NEW YORK - Le stelle letterarie, di questi tempi, sono rare. Assai più raro è immaginare nei panni di rock star il traduttore di un’opera. E per di più da una lingua che, per quanto amata e celebrata, appare “minoritaria” nel panorama internazionale del business dell'editoria, quale l’italiano. Proprio questo è invece accaduto, un po’ per talento e un po’ per caso, a Ann Goldstein. Il caso ha voluto che si imbattesse in uno dei maggiori successi letterari degli ultimi anni in America: la serie di romanzi della saga l'Amica geniale di Elena Ferrante.

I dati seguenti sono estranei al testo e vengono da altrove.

Context: an optimization exercise on an open-source flow, tuned for small area, a short achievable clock period and few clock cycles per item. The choices shown serve that exercise and are no tape-out recipe. RTL that was checked went through simulation tests only; none was proved equivalent to the original. Only the layout flow was run in run 1; the RTL was not checked for function there. Power is estimated from default activity; no workload was simulated.

## flow/design.v (module list and top-level ports; edited modules follow where they fit)
// module running_mean_stddev: 282 lines
// module rms_add17: 110 lines
// module rms_add34: 226 lines
// module rms_add35: 230 lines
// module rms_sk64: 652 lines
// module rms_sk65: 656 lines
// module rms_sqacc: 646 lines
module running_mean_stddev #(
    parameter int MAX_COUNT   = 65536,
    parameter int FRAC_BITS   = 16
) (
    input  logic        aclk,
    input  logic        aresetn,
    input  logic        s_axis_tvalid,
    output logic        s_axis_tready,
    input  logic [15:0] s_axis_tdata,    
    input  logic        s_axis_tlast,
    output logic        m_axis_tvalid,
    input  logic        m_axis_tready,
    output logic [87:0] m_axis_tdata,    
    input  logic        psel,
    input  logic        penable,
    input  logic        pwrite,
    input  logic [1:0]  paddr,
    input  logic [31:0] pwdata,
    output logic [31:0] prdata,
    output logic        pready
);
  // ...
==> flow/run.sh <==
#!/bin/bash
# synth_recipe.tcl (not shown) runs the flow's synth.tcl, then flattens the netlist and writes it again
# the make line also repeats each setting of config.mk as NAME=value (left out here)
make -C /OpenROAD-flow-scripts/flow DESIGN_CONFIG=/design/flow/config.mk WORK_HOME=/design/flow/orfs CLKGATE_MAP_FILE= SYNTH_SCRIPT=/design/flow/synth_recipe.tcl finish
==> flow/config.mk <==
export PLATFORM = sky130hd
export DESIGN_NAME = running_mean_stddev
export DESIGN_NICKNAME = running_mean_stddev
export VERILOG_FILES = /design/flow/design.v
export SDC_FILE = /design/flow/constraint.sdc
export NUM_CORES = 4
export LEC_CHECK = 0
export ABC_AREA = 1
export CAP_MARGIN = 20
export CORE_MARGIN = 2
export CORE_UTILIZATION = 50
export SETUP_SLACK_MARGIN = 5
export SLEW_MARGIN = 20
==> flow/constraint.sdc <==
create_clock -name core_clock -period 11.0 [get_ports {aclk}]
set_input_delay 2.2000 -clock core_clock [delete_from_list [all_inputs] [get_ports {aclk}]]
set_output_delay 2.2000 -clock core_clock [all_outputs]
set_load 0.01 [all_outputs]
==> out/results.txt, run 1 <==
area share of the largest cell type after synthesis: 0.2121
Post-Layout Cell Count: 6619
Post-Synth Simple-Gate Area: 0.1379
final core utilization: 0.5611
critical path class: reg -> reg
Seq/Total Area, Yosys: 0.3685
final hold vios: 0
met2 WL: 52170 µm
Pre-antenna DRT Iters: 5
CTS max path bufs: 3
H-tree level count: 3
r2r endpoint: sum_reg[31]
Psw: 7811 µW
outcome: complete, no violations
DR vias: 33463
FF-to-FF Start: g_reg
fin. max-slew vios: 0
hold buffer count at cts: 0
Seq. pwr: 3950 µW
delay-heaviest family, CP: simple AND/OR/NAND/NOR gates
DRT iter0 DRCs: 2218
Crit-path slowest cell: dfxtp_4
DRC: 0
Synth Register Bits: 674
number of I/O pins: 181
crit path DAT: 6220 ps
Routed WL: 109700 µm
synthesized-area fraction occupied by adder cells: 0.2128
initial antenna violation count: 2
Clock group: 2690 µW
Fillers: 8309
Most used DFF post-synth: dfxtp_1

La combinazione con il mistero che circonda l'identità dell'autrice ha fatto il resto, trasformando Goldstein anche in un istantaneo surrogato d'eccezione: il Wall Street Journal, che le ha dedicato un profilo, ha raccontato di un appuntamento lo scorso settembre in una libreria di Brooklyn, BookCourt, per il lancio dell'ultimo romanzo della serie, Storia della bambina perduta, dove la traduttrice era in realtà l'ospite atteso con ansia da una folla di oltre 300 fan a caccia di autografi.
Il caso ha voluto che anche una seconda sorpresa letteraria, in arrivo quest'anno, avesse al centro l'italiano: la scrittrice americana e premio Pulitzer Jhumpa Lahiri, reduce da tre anni di soggiorno a Roma, ha adottato l'italiano per il suo nuovo capitolo creativo. Un suo volume di memorie, In Other Words, è in uscita agli inizi di febbraio: la versione originale, italiana, scritta da Lahiri; la traduzione inglese a fronte firmata da Goldstein.

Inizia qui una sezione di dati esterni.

What follows belongs to an exercise in optimizing a design on an open flow for small area, a short achievable clock period and few clock cycles per item; a production flow would make more cautious choices. In this exercise RTL edits were held to simulation tests only and were not proved equivalent to the original.

run 1:
==> flow/design.v (excerpt) <==
module elastic_alu (
	input logic clk,
	input logic rst,
	input logic [31:0] lhs,
	input logic [3:0] lhs_op,
	input logic lhs_valid,
	output logic lhs_ready,
	input logic [31:0] rhs,
	input logic rhs_valid,
	output logic rhs_ready,
	output logic [31:0] result,
	output logic result_valid,
	input logic result_ready
);
	logic d_mul, d_sh, d_one, d_addr, d_subr, d_and, d_or, d_xor, d_cin, d_sgn, d_rt, d_s;
	logic [1:0] d_ck;
	logic [31:0] d_l;
	always_comb begin
		d_mul = (lhs_op == 4'd2);
		d_sh = (lhs_op == 4'd6) | (lhs_op == 4'd7) | (lhs_op == 4'd8);
		d_rt = (lhs_op == 4'd7) | (lhs_op == 4'd8);
		d_s = (lhs_op == 4'd8) & lhs[31];   
		d_addr = (lhs_op == 4'd0);
		d_subr = (lhs_op == 4'd1) | ((lhs_op >= 4'd9) & (lhs_op <= 4'd14));
		d_one = d_addr | d_subr;
		d_and = (lhs_op == 4'd3);
		d_or = (lhs_op == 4'd4);
		d_xor = (lhs_op == 4'd5);
		d_cin = (lhs_op == 4'd1) | (lhs_op == 4'd9) | (lhs_op == 4'd10) | (lhs_op == 4'd11) | (lhs_op == 4'd13);
		d_sgn = (lhs_op == 4'd13) | (lhs_op == 4'd14);
		d_ck = (lhs_op == 4'd9) ? 2'd1 : (lhs_op == 4'd10) ? 2'd2 :
			((lhs_op >= 4'd11) & (lhs_op <= 4'd14)) ? 2'd3 : 2'd0;
		for (int i = 0; i < 32; i++) begin
			d_l[i] = d_rt ? lhs[31 - i] : lhs[i];
		end
	end
	logic lv, rv, fire, adv;
	logic [31:0] a_l, a_r;
	logic [15:0] d_bo, d_bt, d_bn, d_so, d_st, r_bo, r_bt, r_bn, r_so, r_st;
	logic [32:0] d_rr;
	always_comb begin
		d_rr = {rhs, 1'b0};
		for (int j = 0; j < 16; j++) begin
			d_bo[j] = d_rr[2*j+1] ^ d_rr[2*j];
			d_bt[j] = (d_rr[2*j+2] & ~d_rr[2*j+1] & ~d_rr[2*j]) | (~d_rr[2*j+2] & d_rr[2*j+1] & d_rr[2*j]);
			d_bn[j] = d_rr[2*j+2];
			d_so[j] = (rhs[4:1] == j) & ~rhs[0];
			d_st[j] = (rhs[4:1] == j) & rhs[0];
		end
	end
	always_comb begin
		for (int j = 0; j < 16; j++) begin
			a_r[2*j+1] = r_bn[j];
			a_r[2*j] = r_bo[j] ^ ((j == 0) ? 1'b0 : r_bn[(j == 0) ? 0 : j-1]);
		end
	end
	logic a_mul, a_sh, a_one, a_addr, a_subr, a_and, a_or, a_xor, a_cin, a_sgn, a_rt, a_s;
	logic [1:0] a_ck;
	assign fire = lv & rv & adv;
	assign lhs_ready = ~lv | fire;
	assign rhs_ready = ~rv | fire;
	always_ff @(posedge clk or posedge rst) begin
		if (rst) begin
			lv <= 1'b0;
			rv <= 1'b0;
		end else begin
			if (lhs_ready) lv <= lhs_valid;
  ...
==> flow/config.mk <==
export PLATFORM = sky130hd
export DESIGN_NAME = elastic_alu
export DESIGN_NICKNAME = elastic_alu
export VERILOG_FILES = /design/flow/design.v
export SDC_FILE = /design/flow/constraint.sdc
export NUM_CORES = 4
export LEC_CHECK = 0
export CAP_MARGIN = 20
export CORE_MARGIN = 2
export CORE_UTILIZATION = 40
export SLEW_MARGIN = 20
export SYNTH_HIERARCHICAL = 1
==> flow/constraint.sdc <==
create_clock -name core_clock -period 10.0 [get_ports {clk}]
set_input_delay 2.0000 -clock core_clock [delete_from_list [all_inputs] [get_ports {clk}]]
set_output_delay 2.0000 -clock core_clock [all_outputs]
set_load 0.01 [all_outputs]
standard.sh (not shown) runs the stock make flow with config.mk's settings and CLKGATE_MAP_FILE= SYNTH_SCRIPT=/design/flow/synth_recipe.tcl, a recipe that flattens the netlist after the stock synthesis.
==> flow/flow/run.sh <==
#!/bin/bash
set -euo pipefail
MARGIN=${MARGIN:-7.5}
sed "s/\"\\\${@:-finish}\"/SETUP_SLACK_MARGIN=$MARGIN \"\${@:-finish}\"/" standard.sh > flow/standard_margin.sh
grep -q "SETUP_SLACK_MARGIN=$MARGIN" flow/standard_margin.sh
bash flow/standard_margin.sh > make_flow.log 2>&1
==> flow/flow/standard_margin.sh <==
#!/bin/bash
# The standard flow's own layout of this design, on the ORFS make targets given (by default finish). After
# finish it leaves the final layout's DEF at /design/flow/out/final.def.
set -euo pipefail
make -C /OpenROAD-flow-scripts/flow DESIGN_CONFIG=/design/flow/config.mk WORK_HOME=/design/flow/orfs CLKGATE_MAP_FILE= SYNTH_SCRIPT=/design/flow/synth_recipe.tcl CAP_MARGIN=20 CORE_MARGIN=2 CORE_UTILIZATION=40 SLEW_MARGIN=20 SYNTH_HIERARCHICAL=1 SETUP_SLACK_MARGIN=7.5 "${@:-finish}"
if [[ -f /design/flow/orfs/results/sky130hd/elastic_alu/base/6_final.odb ]]; then
  : # left out here: write the final layout as DEF
fi
Per the final summary, run 1 finished and its layout is clean on timing, DRC and antenna.
Testbench counts of run 1, summed over its fixed seeds: cycles 16,024, items 16,000.
#### Input delta (run 2 over run 1)
-- flow/flow/run.sh --
<<< run 1, line 3
MARGIN=${MARGIN:-7.5}
>>> run 2, line 3
MARGIN=${MARGIN:-6.5}
-- flow/flow/standard_margin.sh --
<<< run 1, line 5
make -C /OpenROAD-flow-scripts/flow DESIGN_CONFIG=/design/flow/config.mk WORK_HOME=/design/flow/orfs CLKGATE_MAP_FILE= SYNTH_SCRIPT=/design/flow/synth_recipe.tcl CAP_MARGIN=20 CORE_MARGIN=2 CORE_UTILIZATION=40 SLEW_MARGIN=20 SYNTH_HIERARCHICAL=1 SETUP_SLACK_MARGIN=7.5 "${@:-finish}"
>>> run 2, line 5
make -C /OpenROAD-flow-scripts/flow DESIGN_CONFIG=/design/flow/config.mk WORK_HOME=/design/flow/orfs CLKGATE_MAP_FILE= SYNTH_SCRIPT=/design/flow/synth_recipe.tcl CAP_MARGIN=20 CORE_MARGIN=2 CORE_UTILIZATION=40 SLEW_MARGIN=20 SYNTH_HIERARCHICAL=1 SETUP_SLACK_MARGIN=6.5 "${@:-finish}"
- Delta (run 2 minus run 1): utilization fell 2.2 points.
- Re register-to-register slack: run 1 and run 2 aren't equal, and the lower value belongs to run 1.
- Summary of the comparison: routed wire length is lower in run 2, relative to run 1.
- [run 2] per-cell routed wire length fell about 0.5% relative to run 1
- Diff run 1..run 2 | layout multi-input combinational cell count | negligible
- Against run 1, the final cell area of run 2 is lower.
Edits applied to the flow inputs when going from run 2 to run 3:
removed: flow/flow/standard_margin.sh
## What came out
- From run 2 to run 3, final setup slack of the worst path did not move at all.
- From run 2 to run 3, synthesis-to-layout area growth did not move at all.
- Adder-cell share of the synthesized area: run 3 vs run 2 identical
- The core utilization on run 3 is in line with that on run 2.
- As far as die extent in x goes, run 2 and run 3 are indistinguishable; the numbers are identical.
Changes in run 4 relative to run 3:
==> flow/flow/standard_margin.sh (new file) <==
#!/bin/bash
# The standard flow's own layout of this design, on the ORFS make targets given (by default finish). After
# finish it leaves the final layout's DEF at /design/flow/out/final.def.
set -euo pipefail
make -C /OpenROAD-flow-scripts/flow DESIGN_CONFIG=/design/flow/config.mk WORK_HOME=/design/flow/orfs CLKGATE_MAP_FILE= SYNTH_SCRIPT=/design/flow/synth_recipe.tcl CAP_MARGIN=20 CORE_MARGIN=2 CORE_UTILIZATION=65 SLEW_MARGIN=20 SYNTH_HIERARCHICAL=1 SETUP_SLACK_MARGIN=6.5 "${@:-finish}"
if [[ -f /design/flow/orfs/results/sky130hd/elastic_alu/base/6_final.odb ]]; then
  : # left out here: write the final layout as DEF
fi
-- flow/config.mk --
<<< run 3, line 10
export CORE_UTILIZATION = 40
>>> run 4, line 10
export CORE_UTILIZATION = 65
### Flow results
Summed area of non-filler cells in the final layout delta (run 4 -> run 3): insignificant
Non-clock buffer count in the final layout, run 4 and run 3: larger value in run 4
A start point of the critical path of q20_0$_DFFE_PN_ is what run 4 shows, while a_mul$_DFFE_PP_ belongs to run 3.
Per the comparison of run 4 with run 3, post-placement cell area went down, met1 track demand over resource in global routing went up.

========
elastic_alu, a different RTL version from the one above (not shown whole).
Size in the first run: about 2500 cells after synthesis, roughly 350 flip-flops, about 110 I/O pins, about 28000 um^2 of cells after synthesis.
Settings: LEC_CHECK=0, CAP_MARGIN=20, CORE_MARGIN=2, CORE_UTILIZATION=40, SLEW_MARGIN=20, SYNTH_HIERARCHICAL=1; clock period 10.0 ns.
==> flow/flow/run.sh <==
#!/bin/bash
# The standard layout (standard.sh) with two changes to the ORFS run:
#  - timing repair aims at a larger setup slack (SETUP_SLACK_MARGIN), so the
#    layout is sped up beyond the 10 ns clock it must meet;
#  - the port buffers are buf_2 cells rather than the delay-cell buffer that
#    buffer_ports picks by default (every port still gets its own buffer).
# The make output goes to make_flow.log; ORFS keeps each tool's log under orfs/logs.
set -euo pipefail
MARGIN=${MARGIN:-6.5}
PORTBUF=${PORTBUF:-sky130_fd_sc_hd__buf_2}
sed "s/\"\\\${@:-finish}\"/SETUP_SLACK_MARGIN=$MARGIN 'BUFFER_PORTS_ARGS=-buffer_cell $PORTBUF' \"\${@:-finish}\"/" standard.sh > flow/standard_own.sh
grep -q "SETUP_SLACK_MARGIN=$MARGIN" flow/standard_own.sh
bash flow/standard_own.sh > make_flow.log 2>&1
Testbench counts at the start, summed over its fixed seeds: cycles 16,032, items 16,000.
==> next run, changes <==
==> flow/flow/standard_own.sh (new file) <==
#!/bin/bash
# The standard flow's own layout of this design, on the ORFS make targets given (by default finish). After
# finish it leaves the final layout's DEF at /design/flow/out/final.def.
set -euo pipefail
make -C /OpenROAD-flow-scripts/flow DESIGN_CONFIG=/design/flow/config.mk WORK_HOME=/design/flow/orfs CLKGATE_MAP_FILE= SYNTH_SCRIPT=/design/flow/synth_recipe.tcl CAP_MARGIN=20 CORE_MARGIN=2 CORE_UTILIZATION=40 PLACE_DENSITY=0.75 SLEW_MARGIN=20 SYNTH_HIERARCHICAL=1 SETUP_SLACK_MARGIN=6.5 'BUFFER_PORTS_ARGS=-buffer_cell sky130_fd_sc_hd__buf_2' "${@:-finish}"
if [[ -f /design/flow/orfs/results/sky130hd/elastic_alu/base/6_final.odb ]]; then
  : # left out here: write the final layout as DEF
fi
Settings changed: PLACE_DENSITY set to 0.75.
The changed run ran to the end with no violations. Synthesized cell count stays the same. Die area is unchanged. Maximum frequency fell slightly. Routed wire length drops by roughly a tenth. Worst setup slack degrades by 0.053 ns. Clock skew stays flat. Via count went up slightly. Sequential share of layout area went up by 0.35 points. Area after synthesis stays the same.
==> next run, changes <==
--- a/flow/flow/run.sh
+++ b/flow/flow/run.sh
@@ -7,5 +7,5 @@
 # The make output goes to make_flow.log; ORFS keeps each tool's log under orfs/logs.
 set -euo pipefail
-MARGIN=${MARGIN:-6.5}
+MARGIN=${MARGIN:-6.6}
 PORTBUF=${PORTBUF:-sky130_fd_sc_hd__buf_2}
 sed "s/\"\\\${@:-finish}\"/SETUP_SLACK_MARGIN=$MARGIN 'BUFFER_PORTS_ARGS=-buffer_cell $PORTBUF' \"\${@:-finish}\"/" standard.sh > flow/standard_own.sh
==> flow/flow/standard_own.sh (replaced) <==
#!/bin/bash
# The standard flow's own layout of this design, on the ORFS make targets given (by default finish). After
# finish it leaves the final layout's DEF at /design/flow/out/final.def.
set -euo pipefail
make -C /OpenROAD-flow-scripts/flow DESIGN_CONFIG=/design/flow/config.mk WORK_HOME=/design/flow/orfs CLKGATE_MAP_FILE= SYNTH_SCRIPT=/design/flow/synth_recipe.tcl CAP_MARGIN=20 CORE_MARGIN=2 CORE_UTILIZATION=40 SLEW_MARGIN=20 SYNTH_HIERARCHICAL=1 SETUP_SLACK_MARGIN=6.6 'BUFFER_PORTS_ARGS=-buffer_cell sky130_fd_sc_hd__buf_2' "${@:-finish}"
if [[ -f /design/flow/orfs/results/sky130hd/elastic_alu/base/6_final.odb ]]; then
  : # left out here: write the final layout as DEF
fi
Settings changed: PLACE_DENSITY 0.75 to not set.
Effect:
- first-iteration DRC count decreases by a little under a tenth
- clock-buffer cell count rises by 5
- cell area increases by a few percent
- synthesized area does not change
- clock skew went up by 0.010 ns
- setup slack improved by 0.031 ns
- cell count went up slightly
==> next run, changes <==
--- a/flow/flow/run.sh
+++ b/flow/flow/run.sh
@@ -7,5 +7,5 @@
 # The make output goes to make_flow.log; ORFS keeps each tool's log under orfs/logs.
 set -euo pipefail
-MARGIN=${MARGIN:-6.6}
+MARGIN=${MARGIN:-6.5}
 PORTBUF=${PORTBUF:-sky130_fd_sc_hd__buf_2}
 sed "s/\"\\\${@:-finish}\"/SETUP_SLACK_MARGIN=$MARGIN 'BUFFER_PORTS_ARGS=-buffer_cell $PORTBUF' \"\${@:-finish}\"/" standard.sh > flow/standard_own.sh
==> flow/flow/standard_own.sh (replaced) <==
#!/bin/bash
# The standard flow's own layout of this design, on the ORFS make targets given (by default finish). After
# finish it leaves the final layout's DEF at /design/flow/out/final.def.
set -euo pipefail
make -C /OpenROAD-flow-scripts/flow DESIGN_CONFIG=/design/flow/config.mk WORK_HOME=/design/flow/orfs CLKGATE_MAP_FILE= SYNTH_SCRIPT=/design/flow/synth_recipe.tcl CAP_MARGIN=20 CORE_MARGIN=2 CORE_UTILIZATION=40 'CTS_BUF_LIST=sky130_fd_sc_hd__clkbuf_8 sky130_fd_sc_hd__clkbuf_4' SLEW_MARGIN=20 SYNTH_HIERARCHICAL=1 SETUP_SLACK_MARGIN=6.5 'BUFFER_PORTS_ARGS=-buffer_cell sky130_fd_sc_hd__buf_2' "${@:-finish}"
if [[ -f /design/flow/orfs/results/sky130hd/elastic_alu/base/6_final.odb ]]; then
  : # left out here: write the final layout as DEF
fi
Settings changed: CTS_BUF_LIST set to sky130_fd_sc_hd__clkbuf_8 sky130_fd_sc_hd__clkbuf_4.
Routed wire length went down by 0.46%; die area is unchanged; setup slack is worse by 0.0071 ns; maximum frequency is about the same; hold slack barely changes.
==> next run, changes <==
--- a/flow/flow/run.sh
+++ b/flow/flow/run.sh
@@ -7,5 +7,5 @@
 # The make output goes to make_flow.log; ORFS keeps each tool's log under orfs/logs.
 set -euo pipefail
-MARGIN=${MARGIN:-6.5}
+MARGIN=${MARGIN:-6.7}
 PORTBUF=${PORTBUF:-sky130_fd_sc_hd__buf_2}
 sed "s/\"\\\${@:-finish}\"/SETUP_SLACK_MARGIN=$MARGIN 'BUFFER_PORTS_ARGS=-buffer_cell $PORTBUF' \"\${@:-finish}\"/" standard.sh > flow/standard_own.sh
==> flow/flow/standard_own.sh (replaced) <==
#!/bin/bash
# The standard flow's own layout of this design, on the ORFS make targets given (by default finish). After
# finish it leaves the final layout's DEF at /design/flow/out/final.def.
set -euo pipefail
make -C /OpenROAD-flow-scripts/flow DESIGN_CONFIG=/design/flow/config.mk WORK_HOME=/design/flow/orfs CLKGATE_MAP_FILE= SYNTH_SCRIPT=/design/flow/synth_recipe.tcl CAP_MARGIN=20 CORE_MARGIN=2 CORE_UTILIZATION=40 SLEW_MARGIN=20 SYNTH_HIERARCHICAL=1 SETUP_SLACK_MARGIN=6.7 'BUFFER_PORTS_ARGS=-buffer_cell sky130_fd_sc_hd__buf_2' "${@:-finish}"
if [[ -f /design/flow/orfs/results/sky130hd/elastic_alu/base/6_final.odb ]]; then
  : # left out here: write the final layout as DEF
fi
Settings changed: CTS_BUF_LIST sky130_fd_sc_hd__clkbuf_8 sky130_fd_sc_hd__clkbuf_4 to not set.
=> Routed wire length increases by 3.2%; clock skew increases by 0.0083 ns; sequential share of layout area decreases by 1.7 points; die area is unchanged; worst setup slack gets better by 0.080 ns.

========
elastic_alu, a different RTL version from the one above (not shown whole).
Size in the first run: about 2,700 cells after synthesis, roughly 110 I/O pins, about 28,000 µm² of cells after synthesis.
export LEC_CHECK = 0
export CAP_MARGIN = 0
export CORE_MARGIN = 2
export CORE_UTILIZATION = 40
export SLEW_MARGIN = 10
export SYNTH_HIERARCHICAL = 1
create_clock -name core_clock -period 10.0 [get_ports {clk}]
==> flow/flow/run.sh <==
#!/bin/bash
# The standard layout (standard.sh) with two changes to the ORFS run:
#  - timing repair aims at a larger setup slack (SETUP_SLACK_MARGIN), so the
#    layout is sped up beyond the 10 ns clock it must meet;
#  - the port buffers are buf_2 cells rather than the delay-cell buffer that
#    buffer_ports picks by default (every port still gets its own buffer).
# The make output goes to make_flow.log; ORFS keeps each tool's log under orfs/logs.
set -euo pipefail
MARGIN=${MARGIN:-6.5}
PORTBUF=${PORTBUF:-sky130_fd_sc_hd__buf_2}
sed "s/\"\\\${@:-finish}\"/SETUP_SLACK_MARGIN=$MARGIN 'BUFFER_PORTS_ARGS=-buffer_cell $PORTBUF' \"\${@:-finish}\"/" standard.sh > flow/standard_own.sh
grep -q "SETUP_SLACK_MARGIN=$MARGIN" flow/standard_own.sh
bash flow/standard_own.sh > make_flow.log 2>&1
==> flow/flow/standard_own.sh <==
#!/bin/bash
# The standard flow's own layout of this design, on the ORFS make targets given (by default finish). After
# finish it leaves the final layout's DEF at /design/flow/out/final.def.
set -euo pipefail
make -C /OpenROAD-flow-scripts/flow DESIGN_CONFIG=/design/flow/config.mk WORK_HOME=/design/flow/orfs CLKGATE_MAP_FILE= SYNTH_SCRIPT=/design/flow/synth_recipe.tcl CAP_MARGIN=0 CORE_MARGIN=2 CORE_UTILIZATION=40 SLEW_MARGIN=10 SYNTH_HIERARCHICAL=1 SETUP_SLACK_MARGIN=6.5 'BUFFER_PORTS_ARGS=-buffer_cell sky130_fd_sc_hd__buf_2' "${@:-finish}"
if [[ -f /design/flow/orfs/results/sky130hd/elastic_alu/base/6_final.odb ]]; then
  : # left out here: write the final layout as DEF
fi
The baseline finished with timing, DRC and antenna clean.
Testbench counts at the start, summed over its fixed seeds: cycles 16,032, items 16,000.
Rerun with:
==> flow/flow/standard_own.sh (replaced) <==
#!/bin/bash
# The standard flow's own layout of this design, on the ORFS make targets given (by default finish). After
# finish it leaves the final layout's DEF at /design/flow/out/final.def.
set -euo pipefail
make -C /OpenROAD-flow-scripts/flow DESIGN_CONFIG=/design/flow/config.mk WORK_HOME=/design/flow/orfs CLKGATE_MAP_FILE= SYNTH_SCRIPT=/design/flow/synth_recipe.tcl ABC_AREA=1 CAP_MARGIN=20 CORE_MARGIN=2 CORE_UTILIZATION=40 SLEW_MARGIN=20 SYNTH_HIERARCHICAL=1 SETUP_SLACK_MARGIN=6.5 'BUFFER_PORTS_ARGS=-buffer_cell sky130_fd_sc_hd__buf_2' "${@:-finish}"
if [[ -f /design/flow/orfs/results/sky130hd/elastic_alu/base/6_final.odb ]]; then
  : # left out here: write the final layout as DEF
fi
Settings changed: ABC_AREA from default to 1, CAP_MARGIN 0 to 20, SLEW_MARGIN 10 to 20.
After rerunning: Global-route usage went up by 0.94 points; die area went up by 11%; setup slack improves by 0.016 ns.

-- re-timing with driven ports --
Ports are ideal in the flow. The routed layouts listed here were re-timed in OpenROAD.
Step 1 sets driving cells, clkbuf_16 on the clock port and buf_2 on the other inputs (assumed; they add their load-dependent delay and slew).
Step 2, shift: input delay + t, output delay - t, t = (earliest + latest rising clock arrival at the registers) / 2. This alone moves slack from input paths to output paths.
a / b / c = no drivers / after step 1 / after step 2; a / b = the first two.
| run | t (ns) | setup slack, ns | hold slack, ns | clock arrival spread, ns | cell pins on the clock port's net |
|---|---|---|---|---|---|
| run 1 | 0.632 | 6.034 / 6.034 / 6.034 | 0.434 / 0.434 / 0.434 | 0.026 / 0.026 | 1 |
| run 2 | 0.629 | 6.051 / 6.051 / 6.051 | 0.429 / 0.429 / 0.429 | 0.037 / 0.038 | 1 |
| run 3 | 0.629 | 6.051 / 6.051 / 6.051 | 0.429 / 0.429 / 0.429 | 0.037 / 0.038 | 1 |
| run 4 | 0.617 | 6.045 / 6.045 / 6.003 | 0.422 / 0.422 / 0.422 | 0.023 / 0.023 | 1 |
| the first run of note 2 | 0.631 | 6.573 / 6.573 / 6.573 | 0.419 / 0.419 / 0.419 | 0.028 / 0.028 | 1 |
| the second run of note 2 | 0.615 | 6.520 / 6.520 / 6.520 | 0.409 / 0.409 / 0.409 | 0.031 / 0.030 | 1 |
| the third run of note 2 | 0.635 | 6.552 / 6.552 / 6.552 | 0.429 / 0.429 / 0.429 | 0.041 / 0.041 | 1 |
| the fourth run of note 2 | 0.715 | 6.545 / 6.545 / 6.545 | 0.427 / 0.427 / 0.427 | 0.037 / 0.038 | 1 |
| the fifth run of note 2 | 0.642 | 6.625 / 6.625 / 6.625 | 0.413 / 0.413 / 0.413 | 0.046 / 0.046 | 1 |
| the first run of note 3 | 0.633 | 6.564 / 6.564 / 6.564 | 0.418 / 0.418 / 0.418 | 0.042 / 0.042 | 1 |
| the second run of note 3 | 0.627 | 6.580 / 6.580 / 6.580 | 0.421 / 0.421 / 0.421 | 0.033 / 0.033 | 1 |
After both steps every run listed still meets setup and hold. For run 4, which loses most, drivers alone change the setup slack by 0.000 ns; drivers and shift together by -0.042 ns.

Un secondo debutto, quello di Lahiri, che desta scalpore: sono insoliti gli autori che, a la Joseph Conrad, si cimentano fuori dai confini della madrelingua. Mosche bianche sono coloro che lo fanno avendo imparato una sintassi straniera da adulti e in pochi anni. Per Lahiri, nota per i suoi romanzi e racconti, si tratta oltretutto del primo volume apertamente autobiografico. Descritto come un tentativo di scoprire una inedita libertà espressiva lontana dall'inglese, lingua che la fa sentire in colpa e prigioniera, e il bengali della sua famiglia, che non le è mai appartenuto.
Il talento di Goldstein, invece, non è affatto casuale. E' il risultato di una lunga e finora schiva carriera di professionista della parola, coltivato in seno al giornalismo di qualità (e oggi siamo anche qui nella rarita'). A 66 anni è una veterana editor della prestigiosa rivista New Yorker. Il responsabile del desk di copy editing, quell'arte in declino nell'era dei social media che è la cura del testo. E la favorita di scrittori e giornalisti per la sua abilità nel modulare le frasi con precisione, grazia ed efficacia. “Una tagliatrice di diamanti”, l'ha definita l'attuale direttore della rivista, David Remnick. La sua passione per l'Italia l'ha coltivata lontano dalle sue coste - non l'ha ancora mai visitata - in ufficio, studiando la lingua con alcuni colleghi e cominciando dalla lettura della Divina Commedia.
Da qui è nato anche il suo incontro con la prosa italiana come opportunita' di traduzioni: nel 1992 volse in inglese per l'allora direttore della rivista un racconto di Aldo Buzzi. Fino, di recente, alla celebrità: una neonata casa editrice, Europa Editions, le chiese di sottoporre uno stralcio di traduzione del primo libro della Ferrante, I giorni dell'abbandono. La sua versione fu scelta battendo la concorrenza di traduttori affermati. Negli ultimi anni Goldstein è diventata sempre più ricercata: da poco ha completato la supervisione di un progetto che si è cimentato con l'opera integrale di Primo Levi, 14 volumi e 3.000 pagine.